* [YOUR ASSIGNMENT]: Produce the records below again, word for word, but stop after the line that contains "localparam logic [1:0] ST_ALLOC = 2'd1;".

* [DATA SHOWN]:
::::::::::

===== src/rtl/core/stq_pkg.sv =====
// Types and codes shared by the sorted timer queue modules.
`timescale 1ns / 1ps
package stq_pkg;

   localparam logic [2:0] ACT_TICK       = 3'd0;
   localparam logic [2:0] ACT_ALLOC      = 3'd1;
   localparam logic [2:0] ACT_FREE       = 3'd2;
   localparam logic [2:0] ACT_INIT       = 3'd3;
   localparam logic [2:0] ACT_ARM        = 3'd4;
   localparam logic [2:0] ACT_CANCEL     = 3'd5;
   localparam logic [2:0] ACT_CANCEL_ALL = 3'd6;

   localparam logic [1:0] KIND_REPLY  = 2'd0;
   localparam logic [1:0] KIND_EXPIRY = 2'd1;
   localparam logic [1:0] KIND_SWITCH = 2'd2;

   localparam logic [1:0] ST_FREE  = 2'd0;
   localparam logic [1:0] ST_ALLOC = 2'd1;
   localparam logic [1:0] ST_RUN   = 2'd2;

   localparam logic [31:0] DEADLINE_MAX = 32'hffff_ffff;

   typedef struct packed {
      logic [2:0]  action;
      logic [4:0]  slot;
      logic [31:0] delay;
      logic [3:0]  queue_id;
      logic [31:0] tag;
      logic        auto_cancel;
   } req_type;

   typedef struct packed {
      logic [1:0]  kind;
      logic        ok;
      logic [4:0]  slot_out;
      logic [3:0]  queue_out;
      logic [31:0] tag_out;
      logic        last;
   } rsp_type;

   typedef struct packed {
      req_type req;
      logic    slot_ok;
      logic    queue_ok;
   } cmd_type;

endpackage


===== src/rtl/core/stq_front.sv =====
// Input stage: range checks on each item and a two-entry command queue.
`timescale 1ns / 1ps
module stq_front #(
   parameter int NUM_TIMERS = 32,
   parameter int NUM_QUEUES = 16
) (
   input  logic             clock,
   input  logic             reset,
   input  logic             req_valid,
   output logic             req_stall,
   input  stq_pkg::req_type req_data,
   output logic             cmd_valid,
   output stq_pkg::cmd_type cmd,
   input  logic             cmd_pop
);
   import stq_pkg::*;

   cmd_type    mem_ff [2];
   logic       wp_ff, wp_in;
   logic       rp_ff, rp_in;
   logic [1:0] cnt_ff, cnt_in;
   logic       push, pop;
   cmd_type    entry;

   assign req_stall = (cnt_ff == 2'd2);
   assign cmd_valid = (cnt_ff != 2'd0);
   assign cmd       = mem_ff[rp_ff];
   assign push      = req_valid && !req_stall;
   assign pop       = cmd_pop && cmd_valid;

   always_comb begin
      entry.req      = req_data;
      entry.slot_ok  = (req_data.slot != 5'd0) && (7'(req_data.slot) < 7'(NUM_TIMERS));
      entry.queue_ok = 9'(req_data.queue_id) < 9'(NUM_QUEUES);
      wp_in  = push ? !wp_ff : wp_ff;
      rp_in  = pop ? !rp_ff : rp_ff;
      cnt_in = cnt_ff;
      if (push && !pop) begin
         cnt_in = cnt_ff + 2'd1;
      end else if (pop && !push) begin
         cnt_in = cnt_ff - 2'd1;
      end
   end

   always_ff @(posedge clock) begin
      if (reset) begin
         wp_ff  <= 1'b0;
         rp_ff  <= 1'b0;
         cnt_ff <= 2'd0;
      end else begin
         wp_ff  <= wp_in;
         rp_ff  <= rp_in;
         cnt_ff <= cnt_in;
      end
   end

   always_ff @(posedge clock) begin
      if (push) begin
         mem_ff[wp_ff] <= entry;
      end
   end

endmodule


===== src/rtl/core/stq_back.sv =====
// Command sequencer: slot tables, sorted list walks, tick expiry and result register.
`timescale 1ns / 1ps
module stq_back #(
   parameter int NUM_TIMERS = 32
) (
   input  logic             clock,
   input  logic             reset,
   input  logic             cmd_valid,
   input  stq_pkg::cmd_type cmd,
   output logic             cmd_pop,
   input  logic [5:0]       switch_slot,
   output logic             rsp_valid,
   input  logic             rsp_stall,
   output stq_pkg::rsp_type rsp_data
);
   import stq_pkg::*;

   localparam int SW = $clog2(NUM_TIMERS);

   localparam logic [4:0] S_IDLE       = 5'd0;
   localparam logic [4:0] S_DISP       = 5'd1;
   localparam logic [4:0] S_C0         = 5'd2;
   localparam logic [4:0] S_C_HEAD     = 5'd3;
   localparam logic [4:0] S_C_HEAD2    = 5'd4;
   localparam logic [4:0] S_C_WALK     = 5'd5;
   localparam logic [4:0] S_CDONE      = 5'd6;
   localparam logic [4:0] S_ARM0       = 5'd7;
   localparam logic [4:0] S_ARM_PRE    = 5'd8;
   localparam logic [4:0] S_ARM_WALK   = 5'd9;
   localparam logic [4:0] S_ARM_LINK   = 5'd10;
   localparam logic [4:0] S_ALLOC_SCAN = 5'd11;
   localparam logic [4:0] S_CA_SCAN    = 5'd12;
   localparam logic [4:0] S_TWALK      = 5'd13;
   localparam logic [4:0] S_TEND       = 5'd14;
   localparam logic [4:0] S_TSW        = 5'd15;
   localparam logic [4:0] S_REPLY      = 5'd16;

   logic [4:0]    state_ff, state_in;
   cmd_type       cmd_ff, cmd_in;
   logic [SW-1:0] idx_ff, idx_in;
   logic [SW-1:0] cur_ff, cur_in;
   logic [SW-1:0] prv_ff, prv_in;
   logic [SW-1:0] lsave_ff, lsave_in;
   logic [SW-1:0] head_ff, head_in;
   logic [31:0]   earliest_ff, earliest_in;
   logic [31:0]   count_ff, count_in;
   logic          ok_ff, ok_in;
   logic          ran_ff, ran_in;
   logic          ts_ff, ts_in;
   rsp_type       pend_ff, pend_in;
   logic          pend_v_ff, pend_v_in;
   logic          rsp_v_ff, rsp_v_in;
   rsp_type       rsp_ff, rsp_in;

   logic [1:0]    status_ff [NUM_TIMERS];
   logic          ac_ff [NUM_TIMERS];
   logic [31:0]   deadline_mem [NUM_TIMERS];
   logic [SW-1:0] link_mem [NUM_TIMERS];
   logic [3:0]    queue_mem [NUM_TIMERS];
   logic [31:0]   tag_mem [NUM_TIMERS];

   logic          st_we;
   logic [SW-1:0] st_wa;
   logic [1:0]    st_wd;
   logic          ac_we, ac_wd;
   logic          ln_we;
   logic [SW-1:0] ln_wa, ln_wd;
   logic          dl_we, init_we;

   logic          out_free, emit;
   rsp_type       emit_data;
   logic [1:0]    st_idx;
   logic [SW-1:0] link_cur, link_idx;
   logic [31:0]   dl_cur, dnew;
   logic          last_idx, due, is_sw;
   rsp_type       event_item, switch_item, reply_item;

   assign out_free  = !rsp_v_ff || !rsp_stall;
   assign rsp_valid = rsp_v_ff;
   assign rsp_data  = rsp_ff;

   assign st_idx   = status_ff[idx_ff];
   assign link_cur = (cur_ff == '0) ? '0 : link_mem[cur_ff];
   assign link_idx = link_mem[idx_ff];
   assign dl_cur   = (cur_ff == '0) ? DEADLINE_MAX : deadline_mem[cur_ff];
   assign dnew     = cmd_ff.req.delay + count_ff;
   assign last_idx = (idx_ff == SW'(NUM_TIMERS - 1));
   assign due      = (cur_ff != '0) && !(dl_cur > count_ff);
   assign is_sw    = (7'(switch_slot) == 7'(cur_ff));

   always_comb begin
      event_item           = '0;
      event_item.kind      = KIND_EXPIRY;
      event_item.slot_out  = 5'(cur_ff);
      event_item.queue_out = queue_mem[cur_ff];
      event_item.tag_out   = tag_mem[cur_ff];
      switch_item          = '0;
      switch_item.kind     = KIND_SWITCH;
      switch_item.slot_out = switch_slot[4:0];
      switch_item.last     = 1'b1;
      reply_item           = '0;
      reply_item.kind      = KIND_REPLY;
      reply_item.ok        = ok_ff;
      reply_item.slot_out  = (cmd_ff.req.action == ACT_ALLOC && ok_ff) ? 5'(idx_ff) : 5'd0;
      reply_item.last      = 1'b1;
   end

   always_comb begin
      state_in    = state_ff;
      cmd_in      = cmd_ff;
      idx_in      = idx_ff;
      cur_in      = cur_ff;
      prv_in      = prv_ff;
      lsave_in    = lsave_ff;
      head_in     = head_ff;
      earliest_in = earliest_ff;
      count_in    = count_ff;
      ok_in       = ok_ff;
      ran_in      = ran_ff;
      ts_in       = ts_ff;
      pend_in     = pend_ff;
      pend_v_in   = pend_v_ff;
      cmd_pop     = 1'b0;
      emit        = 1'b0;
      emit_data   = reply_item;
      st_we       = 1'b0;
      st_wa       = idx_ff;
      st_wd       = ST_FREE;
      ac_we       = 1'b0;
      ac_wd       = 1'b0;
      ln_we       = 1'b0;
      ln_wa       = idx_ff;
      ln_wd       = head_ff;
      dl_we       = 1'b0;
      init_we     = 1'b0;

      case (state_ff)
         S_IDLE: begin
            if (cmd_valid) begin
               cmd_pop  = 1'b1;
               cmd_in   = cmd;
               ok_in    = 1'b0;
               ts_in    = 1'b0;
               ran_in   = 1'b0;
               state_in = S_DISP;
               if (cmd.req.action == ACT_ALLOC) begin
                  idx_in = '0;
               end else if (cmd.req.action == ACT_CANCEL_ALL) begin
                  idx_in = SW'(1);
               end else begin
                  idx_in = SW'(cmd.req.slot);
               end
            end
         end
         S_DISP: begin
            case (cmd_ff.req.action)
               ACT_TICK: begin
                  count_in = count_ff + 32'd1;
                  cur_in   = head_ff;
                  state_in = (earliest_ff > count_ff + 32'd1) ? S_IDLE : S_TWALK;
               end
               ACT_ALLOC: state_in = S_ALLOC_SCAN;
               ACT_FREE, ACT_ARM, ACT_CANCEL: begin
                  state_in = cmd_ff.slot_ok ? S_C0 : S_REPLY;
               end
               ACT_INIT: begin
                  if (cmd_ff.slot_ok && cmd_ff.queue_ok) begin
                     init_we = 1'b1;
                     ac_we   = 1'b1;
                     ac_wd   = cmd_ff.req.auto_cancel;
                     ok_in   = 1'b1;
                  end
                  state_in = S_REPLY;
               end
               ACT_CANCEL_ALL: state_in = S_CA_SCAN;
               default: state_in = S_REPLY;
            endcase
         end
         S_C0: begin
            ran_in   = (st_idx == ST_RUN);
            lsave_in = link_idx;
            cur_in   = head_ff;
            if (st_idx == ST_RUN) begin
               state_in = (head_ff == idx_ff) ? S_C_HEAD : S_C_WALK;
            end else if (cmd_ff.req.action == ACT_ARM && st_idx == ST_FREE) begin
               state_in = S_REPLY;
            end else begin
               state_in = S_CDONE;
            end
         end
         S_C_HEAD: begin
            head_in  = lsave_ff;
            cur_in   = lsave_ff;
            state_in = S_C_HEAD2;
         end
         S_C_HEAD2: begin
            earliest_in = dl_cur;
            state_in    = S_CDONE;
         end
         S_C_WALK: begin
            if (link_cur == idx_ff) begin
               ln_we    = 1'b1;
               ln_wa    = cur_ff;
               ln_wd    = lsave_ff;
               state_in = S_CDONE;
            end else begin
               cur_in = link_cur;
            end
         end
         S_CDONE: begin
            case (cmd_ff.req.action)
               ACT_FREE: begin
                  st_we    = 1'b1;
                  st_wd    = ST_FREE;
                  ok_in    = 1'b1;
                  state_in = S_REPLY;
               end
               ACT_CANCEL: begin
                  st_we    = ran_ff;
                  st_wd    = ST_ALLOC;
                  ok_in    = ran_ff;
                  state_in = S_REPLY;
               end
               ACT_ARM: state_in = S_ARM0;
               ACT_CANCEL_ALL: begin
                  st_we = 1'b1;
                  st_wd = ST_FREE;
                  ok_in = 1'b1;
                  if (last_idx) begin
                     state_in = S_REPLY;
                  end else begin
                     idx_in   = idx_ff + SW'(1);
                     state_in = S_CA_SCAN;
                  end
               end
               default: state_in = S_REPLY;
            endcase
         end
         S_ARM0: begin
            dl_we = 1'b1;
            st_we = 1'b1;
            st_wd = ST_RUN;
            if (dnew <= earliest_ff) begin
               ln_we       = 1'b1;
               ln_wa       = idx_ff;
               ln_wd       = head_ff;
               head_in     = idx_ff;
               earliest_in = dnew;
               ok_in       = 1'b1;
               state_in    = S_REPLY;
            end else begin
               cur_in   = head_ff;
               state_in = S_ARM_PRE;
            end
         end
         S_ARM_PRE: begin
            prv_in   = cur_ff;
            cur_in   = link_cur;
            state_in = S_ARM_WALK;
         end
         S_ARM_WALK: begin
            if (cur_ff == '0 || dnew <= dl_cur) begin
               ln_we    = 1'b1;
               ln_wa    = prv_ff;
               ln_wd    = idx_ff;
               state_in = S_ARM_LINK;
            end else begin
               prv_in = cur_ff;
               cur_in = link_cur;
            end
         end
         S_ARM_LINK: begin
            ln_we    = 1'b1;
            ln_wa    = idx_ff;
            ln_wd    = cur_ff;
            ok_in    = 1'b1;
            state_in = S_REPLY;
         end
         S_ALLOC_SCAN: begin
            if (st_idx == ST_FREE) begin
               st_we    = 1'b1;
               st_wd    = ST_ALLOC;
               ac_we    = 1'b1;
               ac_wd    = 1'b0;
               ok_in    = 1'b1;
               state_in = S_REPLY;
            end else if (last_idx) begin
               state_in = S_REPLY;
            end else begin
               idx_in = idx_ff + SW'(1);
            end
         end
         S_CA_SCAN: begin
            if (st_idx != ST_FREE && ac_ff[idx_ff] &&
                queue_mem[idx_ff] == cmd_ff.req.queue_id) begin
               state_in = S_C0;
            end else if (last_idx) begin
               state_in = S_REPLY;
            end else begin
               idx_in = idx_ff + SW'(1);
            end
         end
         S_TWALK: begin
            if (!due) begin
               head_in     = cur_ff;
               earliest_in = dl_cur;
               state_in    = S_TEND;
            end else if (is_sw) begin
               st_we  = 1'b1;
               st_wa  = cur_ff;
               st_wd  = ST_ALLOC;
               ts_in  = 1'b1;
               cur_in = link_cur;
            end else if (!pend_v_ff || out_free) begin
               emit      = pend_v_ff;
               emit_data = pend_ff;
               pend_in   = event_item;
               pend_v_in = 1'b1;
               st_we     = 1'b1;
               st_wa     = cur_ff;
               st_wd     = ST_ALLOC;
               cur_in    = link_cur;
            end
         end
         S_TEND: begin
            if (!pend_v_ff) begin
               state_in = ts_ff ? S_TSW : S_IDLE;
            end else if (out_free) begin
               emit           = 1'b1;
               emit_data      = pend_ff;
               emit_data.last = !ts_ff;
               pend_v_in      = 1'b0;
               state_in       = ts_ff ? S_TSW : S_IDLE;
            end
         end
         S_TSW: begin
            if (out_free) begin
               emit      = 1'b1;
               emit_data = switch_item;
               state_in  = S_IDLE;
            end
         end
         S_REPLY: begin
            if (out_free) begin
               emit      = 1'b1;
               emit_data = reply_item;
               state_in  = S_IDLE;
            end
         end
         default: state_in = S_IDLE;
      endcase

      rsp_v_in = emit || (rsp_v_ff && rsp_stall);
      rsp_in   = emit ? emit_data : rsp_ff;
   end

   always_ff @(posedge clock) begin
      if (reset) begin
         state_ff    <= S_IDLE;
         head_ff     <= '0;
         earliest_ff <= DEADLINE_MAX;
         count_ff    <= '0;
         pend_v_ff   <= 1'b0;
         rsp_v_ff    <= 1'b0;
         ok_ff       <= 1'b0;
         ran_ff      <= 1'b0;
         ts_ff       <= 1'b0;
      end else begin
         state_ff    <= state_in;
         head_ff     <= head_in;
         earliest_ff <= earliest_in;
         count_ff    <= count_in;
         pend_v_ff   <= pend_v_in;
         rsp_v_ff    <= rsp_v_in;
         ok_ff       <= ok_in;
         ran_ff      <= ran_in;
         ts_ff       <= ts_in;
      end
   end

   always_ff @(posedge clock) begin
      cmd_ff   <= cmd_in;
      idx_ff   <= idx_in;
      cur_ff   <= cur_in;
      prv_ff   <= prv_in;
      lsave_ff <= lsave_in;
      pend_ff  <= pend_in;
      rsp_ff   <= rsp_in;
   end

   always_ff @(posedge clock) begin
      if (reset) begin
         for (int i = 0; i < NUM_TIMERS; i++) begin
            status_ff[i] <= (i == 0) ? ST_RUN : ST_FREE;
            ac_ff[i]     <= 1'b0;
         end
      end else begin
         if (st_we) begin
            status_ff[st_wa] <= st_wd;
         end
         if (ac_we) begin
            ac_ff[idx_ff] <= ac_wd;
         end
      end
   end

   always_ff @(posedge clock) begin
      if (ln_we) begin
         link_mem[ln_wa] <= ln_wd;
      end
      if (dl_we) begin
         deadline_mem[idx_ff] <= dnew;
      end
      if (init_we) begin
         queue_mem[idx_ff] <= cmd_ff.req.queue_id;
         tag_mem[idx_ff]   <= cmd_ff.req.tag;
      end
   end

endmodule


===== src/rtl/core/sorted_timer_queue_core.sv =====
// Sorted timer queue top level: switch slot register, command queue and sequencer.
//
//  channel   direction  handshake            payload
//  req_      in         req_valid/req_stall  stq_pkg::req_type
//  rsp_      out        rsp_valid/rsp_stall  stq_pkg::rsp_type
//  csr_      in         csr_we               switch slot, 6 bits
//
// init and bad commands go straight to the reply; arm, cancel and free may walk
// the sorted list, one linked slot a cycle; alloc and cancel_all scan the slot
// table one slot a cycle, cancel_all adding a list walk per slot hit. A tick
// walks the due slots from the head of the list.
// Reset is synchronous; the slot tables need no clearing pass.
// A two-entry command queue takes items while a result waits on rsp_stall.
`timescale 1ns / 1ps
module sorted_timer_queue_core #(
   parameter int NUM_TIMERS = 32,
   parameter int NUM_QUEUES = 16
) (
   input  logic             clock,
   input  logic             reset,
   input  logic             req_valid,
   output logic             req_stall,
   input  stq_pkg::req_type req_data,
   output logic             rsp_valid,
   input  logic             rsp_stall,
   output stq_pkg::rsp_type rsp_data,
   input  logic             csr_we,
   input  logic [5:0]       csr_wdata
);
   import stq_pkg::*;

   logic [5:0] switch_ff;
   logic       cmd_valid, cmd_pop;
   cmd_type    cmd;

   always_ff @(posedge clock) begin
      if (reset) begin
         switch_ff <= 6'd32;
      end else if (csr_we) begin
         switch_ff <= csr_wdata;
      end
   end

   stq_front #(
      .NUM_TIMERS (NUM_TIMERS),
      .NUM_QUEUES (NUM_QUEUES)
   ) u_front (
      .clock     (clock),
      .reset     (reset),
      .req_valid (req_valid),
      .req_stall (req_stall),
      .req_data  (req_data),
      .cmd_valid (cmd_valid),
      .cmd       (cmd),
      .cmd_pop   (cmd_pop)
   );

   stq_back #(
      .NUM_TIMERS (NUM_TIMERS)
   ) u_back (
      .clock       (clock),
      .reset       (reset),
      .cmd_valid   (cmd_valid),
      .cmd         (cmd),
      .cmd_pop     (cmd_pop),
      .switch_slot (switch_ff),
      .rsp_valid   (rsp_valid),
      .rsp_stall   (rsp_stall),
      .rsp_data    (rsp_data)
   );

endmodule


===== config.mk =====
export PLATFORM = sky130hd
export DESIGN_NAME = sorted_timer_queue_core
export DESIGN_NICKNAME = d
export VERILOG_FILES = /design/src/rtl/core/stq_pkg.sv /design/src/rtl/core/stq_front.sv /design/src/rtl/core/stq_back.sv /design/src/rtl/core/sorted_timer_queue_core.sv
export SDC_FILE = /design/constraint.sdc
export NUM_CORES = 2
export LEC_CHECK = 0
export BUFFER_PORTS_ARGS = -buffer_cell sky130_fd_sc_hd__buf_2
export CORE_MARGIN = 2
export CORE_UTILIZATION = 50
export DETAILED_ROUTE_END_ITERATION = 10
export PLACE_DENSITY = 0.65
export REMOVE_ABC_BUFFERS = 1
export SLEW_MARGIN = 25
export SYNTH_ARGS = -nofsm -noshare
export SYNTH_HDL_FRONTEND = slang
export SYNTH_SLANG_ARGS = --single-unit

===== constraint.sdc =====
create_clock -name clock -period 12.7 [get_ports clock]
set_clock_uncertainty 0.2 [all_clocks]
set_input_delay 2.54 -clock clock [delete_from_list [all_inputs] [get_ports clock]]
set_output_delay 2.54 -clock clock [all_outputs]
set_load 0.02 [all_outputs]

::::::::::

* [SOLUTION]:
===== src/rtl/core/stq_pkg.sv =====
// Types and codes shared by the sorted timer queue modules.
`timescale 1ns / 1ps
package stq_pkg;

   localparam logic [2:0] ACT_TICK       = 3'd0;
   localparam logic [2:0] ACT_ALLOC      = 3'd1;
   localparam logic [2:0] ACT_FREE       = 3'd2;
   localparam logic [2:0] ACT_INIT       = 3'd3;
   localparam logic [2:0] ACT_ARM        = 3'd4;
   localparam logic [2:0] ACT_CANCEL     = 3'd5;
   localparam logic [2:0] ACT_CANCEL_ALL = 3'd6;

   localparam logic [1:0] KIND_REPLY  = 2'd0;
   localparam logic [1:0] KIND_EXPIRY = 2'd1;
   localparam logic [1:0] KIND_SWITCH = 2'd2;

   localparam logic [1:0] ST_FREE  = 2'd0;
   localparam logic [1:0] ST_ALLOC = 2'd1;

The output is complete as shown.